A crate of LPs obtained at a garage sale was the random inspiration for this CD. The records were mostly easy-listening arrangements of 1970's singer-songwriter hits. I was not a fan of the originals when they were current, but easy-listening covers? A debased genre conflated with the cringe-inducing low-point of American pop music. In other words, an irresistible treasure trove of raw material rich in reference and historical association. I couldn't wait to dig around in the tracks for inspiring fragments. Each one I found was like the bright plastic toy at the bottom of a box a cracker jack: cheap, shiny, and flimsy, bringing to mind the inferior workmanship of a pair of orange and brown plaid polyester pants I owned in the mid 70's, with wide flares and two-inch cuffs. Pop culture documentaries tell us radio was ruled by the much-beloved disco tunes during those years. Those of us who were there also remember being barraged with songs of enfeebled sentimentality, and the frail angst of what we were told was, "the mellow sounds of today's soft rock."

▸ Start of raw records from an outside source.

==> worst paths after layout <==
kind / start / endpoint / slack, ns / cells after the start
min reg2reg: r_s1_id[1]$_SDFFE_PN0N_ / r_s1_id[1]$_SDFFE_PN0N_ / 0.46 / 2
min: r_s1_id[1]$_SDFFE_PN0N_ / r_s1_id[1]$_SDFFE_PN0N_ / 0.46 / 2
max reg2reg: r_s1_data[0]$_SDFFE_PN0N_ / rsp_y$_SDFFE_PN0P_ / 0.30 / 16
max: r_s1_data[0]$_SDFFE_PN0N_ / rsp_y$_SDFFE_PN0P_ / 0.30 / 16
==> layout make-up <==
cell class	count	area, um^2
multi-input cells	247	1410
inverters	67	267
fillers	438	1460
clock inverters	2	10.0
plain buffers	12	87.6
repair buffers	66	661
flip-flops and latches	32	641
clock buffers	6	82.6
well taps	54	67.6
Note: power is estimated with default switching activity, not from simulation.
**config.mk**
```make
export PLATFORM = sky130hd
export DESIGN_NAME = fifo_uart_tx_drain
export DESIGN_NICKNAME = d
export VERILOG_FILES = /design/src/rtl/fifo_uart_tx_drain.sv
export SDC_FILE = /design/constraint.sdc
export NUM_CORES = 1
export LEC_CHECK = 0
export CORE_MARGIN = 8
export CORE_UTILIZATION = 47
export CTS_CLUSTER_SIZE = 16
export DETAILED_ROUTE_END_ITERATION = 12
export GPL_TIMING_DRIVEN = 0
export PLACE_DENSITY = 0.74
export SYNTH_ARGS = -nofsm -noshare
export SYNTH_HDL_FRONTEND = slang
export SYNTH_SLANG_ARGS = --single-unit
```
**constraint.sdc**
```tcl
create_clock -name clk -period 2.1 [get_ports clk]
set_input_delay 0.21 -clock clk [delete_from_list [all_inputs] [get_ports clk]]
set_output_delay 0.21 -clock clk [all_outputs]
set_load 0.005 [all_outputs]
```
**src/rtl/fifo_uart_tx_drain.sv**
```systemverilog
// Drains an 8-deep byte FIFO and serialises each byte onto a UART-style line:
// start bit, LSB-first data, optional even parity, one stop bit.
module fifo_uart_tx_drain #(
  parameter int unsigned DATA_WIDTH   = 8,
  parameter int unsigned CLKS_PER_BIT = 4,
  parameter int unsigned PARITY_EN    = 0,
  parameter int unsigned CNT_WIDTH    = 16
) (
  input  logic                  clk,
  input  logic                  rst_,
  input  logic                  fifo_empty,
  input  logic [DATA_WIDTH-1:0] fifo_data_out,
  output logic                  fifo_read,
  input  logic                  tx_en,
  output logic                  txd,
  output logic                  busy,
  output logic                  byte_done,
  output logic [CNT_WIDTH-1:0]  bytes_sent
);

  localparam int unsigned CLK_W = (CLKS_PER_BIT > 1) ? $clog2(CLKS_PER_BIT) : 1;
  localparam int unsigned BIT_W = (DATA_WIDTH > 1) ? $clog2(DATA_WIDTH) : 1;

  typedef enum logic [2:0] {
    S_IDLE, S_REQ, S_CAPT, S_START, S_DATA, S_PARITY, S_STOP
  } state_t;

  state_t                r_state;
  logic [CLK_W-1:0]      r_clk_cnt;
  logic [BIT_W-1:0]      r_bit_cnt;
  logic [DATA_WIDTH-1:0] r_shift;
  logic                  r_parity;
  logic                  r_txd;
  logic                  r_fifo_read;
  logic                  r_busy;
  logic                  r_byte_done;
  logic [CNT_WIDTH-1:0]  r_bytes_sent;

  logic                  w_bit_end;
  logic                  w_last_bit;
  logic                  w_fetch;
  logic [DATA_WIDTH-1:0] w_shift_next;

  assign w_bit_end    = (r_clk_cnt == CLK_W'(CLKS_PER_BIT - 1));
  assign w_last_bit   = (r_bit_cnt == BIT_W'(DATA_WIDTH - 1));
  assign w_fetch      = tx_en & ~fifo_empty;
  assign w_shift_next = r_shift >> 1;

  // Frame sequencer; every output is updated together with the state it belongs to.
  always_ff @(posedge clk) begin
    if (rst_) begin
      r_state      <= S_IDLE;
      r_clk_cnt    <= '0;
      r_bit_cnt    <= '0;
      r_shift      <= '0;
      r_parity     <= 1'b0;
      r_txd        <= 1'b1;
      r_fifo_read  <= 1'b0;
      r_busy       <= 1'b0;
      r_byte_done  <= 1'b0;
      r_bytes_sent <= '0;
    end else begin
      r_fifo_read <= 1'b0;
      r_byte_done <= 1'b0;
      case (r_state)
        S_IDLE: begin
          r_txd <= 1'b1;
          if (w_fetch) begin
            r_state     <= S_REQ;
            r_fifo_read <= 1'b1;
            r_busy      <= 1'b1;
          end
        end
        S_REQ: begin
          r_state <= S_CAPT;
        end
        S_CAPT: begin
          r_shift   <= fifo_data_out;
          r_parity  <= ^fifo_data_out;
          r_clk_cnt <= '0;
          r_bit_cnt <= '0;
          r_txd     <= 1'b0;
          r_state   <= S_START;
        end
        S_START: begin
          if (w_bit_end) begin
            r_clk_cnt <= '0;
            r_txd     <= r_shift[0];
            r_state   <= S_DATA;
          end else begin
            r_clk_cnt <= r_clk_cnt + CLK_W'(1);
          end
        end
        S_DATA: begin
          if (w_bit_end) begin
            r_clk_cnt <= '0;
            r_shift   <= w_shift_next;
            if (w_last_bit) begin
              r_bit_cnt <= '0;
              if (PARITY_EN != 0) begin
                r_txd   <= r_parity;
                r_state <= S_PARITY;
              end else begin
                r_txd   <= 1'b1;
                r_state <= S_STOP;
              end
            end else begin
              r_bit_cnt <= r_bit_cnt + BIT_W'(1);
              r_txd     <= w_shift_next[0];
            end
          end else begin
            r_clk_cnt <= r_clk_cnt + CLK_W'(1);
          end
        end
        S_PARITY: begin
          if (w_bit_end) begin
            r_clk_cnt <= '0;
            r_txd     <= 1'b1;
            r_state   <= S_STOP;
          end else begin
            r_clk_cnt <= r_clk_cnt + CLK_W'(1);
          end
        end
        S_STOP: begin
          if (w_bit_end) begin
            r_clk_cnt    <= '0;
            r_byte_done  <= 1'b1;
            r_bytes_sent <= r_bytes_sent + CNT_WIDTH'(1);
            // Back-to-back frames go straight to the next pop.
            if (w_fetch) begin
              r_state     <= S_REQ;
              r_fifo_read <= 1'b1;
            end else begin
              r_state <= S_IDLE;
              r_busy  <= 1'b0;
            end
          end else begin
            r_clk_cnt <= r_clk_cnt + CLK_W'(1);
          end
        end
        default: begin
          r_state <= S_IDLE;
          r_txd   <= 1'b1;
          r_busy  <= 1'b0;
        end
      endcase
    end
  end

  assign fifo_read  = r_fifo_read;
  assign txd        = r_txd;
  assign busy       = r_busy;
  assign byte_done  = r_byte_done;
  assign bytes_sent = r_bytes_sent;

endmodule

```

I collected scraps of guitar riffs, piano intros, background choruses, banjo fills, and vocal remnants, etc. These oddments, when isolated and reworked, no longer suggested their enervated original contexts. Out of context, they lost some of their nostalgic resonance and revealed a sparkly perkiness. They wanted to frolic and dance around like toddlers on a sugar high. So, I thought, letâs have them collide, bounce around, and have a good time.
This is not a tribute to the 1970's, in my mind a tacky decade of awkward left turns. Rather, as a designer pulls together bits of vintage elements into an overall arrangement for a new look, I mixed the old sounds with new MIDI percussion and bass parts, creating instrumental sounds from the sampled recycled material, and blended the ingredients into a candy coated bricolage, with added rainbow sprinkles.
AMUSANT! debuted the summer of 2007 at the Ersta Konsthall in Stockholm, Sweden, for an audio exhibit, "Art Is Not Mute," which included the work of over 150 sound artists.